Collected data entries
☆ ☆ ☆

[src/verilog/fspp_pkg.sv]
// Shared constants and types for the flash sector program and protect block
package fspp_pkg;

    // Register indices; byte address is four times the index
    localparam logic [7:0]  FSPP_IDX_FLASH_CONTROL_STATUS    = 8'h29;
    localparam logic [7:0]  FSPP_IDX_ADDR_LO = 8'h2A;
    localparam logic [7:0]  FSPP_IDX_ADDR_HI = 8'h2B;
    localparam logic [7:0]  FSPP_IDX_DATA    = 8'h2C;
    localparam logic [7:0]  FSPP_IDX_OPTION  = 8'h2D;
    localparam logic [7:0]  FSPP_IDX_LINK    = 8'h2E;
    localparam logic [7:0]  FSPP_IDX_STATUS  = 8'h2F;

    // flash_control_status fields
    localparam int          FSPP_FLASH_CONTROL_STATUS_PROG   = 0;
    localparam int          FSPP_FLASH_CONTROL_STATUS_SERASE = 1;
    localparam int          FSPP_FLASH_CONTROL_STATUS_BERASE = 2;
    localparam int          FSPP_FLASH_CONTROL_STATUS_READ   = 3;
    localparam int          FSPP_FLASH_CONTROL_STATUS_BUSY   = 4;
    localparam int          FSPP_FLASH_CONTROL_STATUS_DONE   = 5;
    localparam int          FSPP_FLASH_CONTROL_STATUS_REFUSE = 6;
    localparam logic [7:0]  FSPP_FLASH_CONTROL_STATUS_RESET  = 8'h00;

    // Option register field
    localparam int          FSPP_OPT_PROTECT = 0;

    // Memory size straps and sector bounds
    localparam logic [1:0]  FSPP_SIZE_4K     = 2'h0;
    localparam logic [1:0]  FSPP_SIZE_8K     = 2'h1;
    localparam logic [1:0]  FSPP_SIZE_32K    = 2'h2;
    localparam logic [1:0]  FSPP_SIZE_60K    = 2'h3;
    localparam logic [15:0] FSPP_SECT0_BASE  = 16'hF000;
    localparam logic [15:0] FSPP_SECT1_BASE  = 16'hE000;
    localparam logic [15:0] FSPP_BASE_32K    = 16'h8000;
    localparam logic [15:0] FSPP_BASE_60K    = 16'h1000;
    localparam logic [1:0]  FSPP_SECT_NONE   = 2'h3;

    localparam logic [2:0]  FSPP_BIT_LAST    = 3'h7;

    typedef enum logic [1:0] {
        FSPP_OP_READ,
        FSPP_OP_PROG,
        FSPP_OP_SERASE,
        FSPP_OP_BERASE
    } fspp_op_t;

    // Request to the flash array macro
    typedef struct packed {
        logic       req;
        fspp_op_t   op;
        logic [15:0] addr;
        logic [7:0] wdata;
    } fspp_arr_req_t;

    // Answer of the flash array macro
    typedef struct packed {
        logic       done;
        logic [7:0] rdata;
    } fspp_arr_rsp_t;

    // Device-side pin drive toward the serial link pins
    typedef struct packed {
        logic       data_o;
        logic       data_oe_n;
        logic       clk_o;
        logic       clk_oe_n;
    } fspp_pins_t;

endpackage
[config.mk]
export PLATFORM = sky130hd
export DESIGN_NAME = lmr_line_monitor
export DESIGN_NICKNAME = d
export VERILOG_FILES = /design/src/rtl/lmr_pkg.sv /design/src/rtl/lmr_word_sync.sv /design/src/rtl/lmr_power_sel.sv /design/src/rtl/lmr_line_monitor.sv
export SDC_FILE = /design/constraint.sdc
export NUM_CORES = 1
export LEC_CHECK = 0
export ABC_CLOCK_PERIOD_IN_PS = 6200
export BUFFER_PORTS_ARGS = -buffer_cell sky130_fd_sc_hd__clkbuf_2
export CAP_MARGIN = 40
export CELL_PAD_IN_SITES_DETAIL_PLACEMENT = 1
export CELL_PAD_IN_SITES_GLOBAL_PLACEMENT = 1
export CORE_AREA = 3 3 159 161
export DETAILED_ROUTE_END_ITERATION = 16
export DIE_AREA = 0 0 162 164
export GPL_ROUTABILITY_DRIVEN = 0
export PLACE_DENSITY_LB_ADDON = 0.1
export SYNTH_ARGS = -nofsm -noshare
export SYNTH_HDL_FRONTEND = slang
export SYNTH_SLANG_ARGS = --single-unit
[constraint.sdc]
create_clock -name pclk -period 6.2 [get_ports pclk]
set_input_delay 1.24 -clock pclk [delete_from_list [all_inputs] [get_ports pclk]]
set_output_delay 1.24 -clock pclk [all_outputs]
set_load 0.03 [all_outputs]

☆ ☆ ☆

■ Exercise brief: Retype only this range exactly: the first line of the data through the line where "FSPP_IDX_ADDR_HI = 8'h2B;" appears.

■ Completed task:
[src/verilog/fspp_pkg.sv]
// Shared constants and types for the flash sector program and protect block
package fspp_pkg;

    // Register indices; byte address is four times the index
    localparam logic [7:0]  FSPP_IDX_FLASH_CONTROL_STATUS    = 8'h29;
    localparam logic [7:0]  FSPP_IDX_ADDR_LO = 8'h2A;
    localparam logic [7:0]  FSPP_IDX_ADDR_HI = 8'h2B;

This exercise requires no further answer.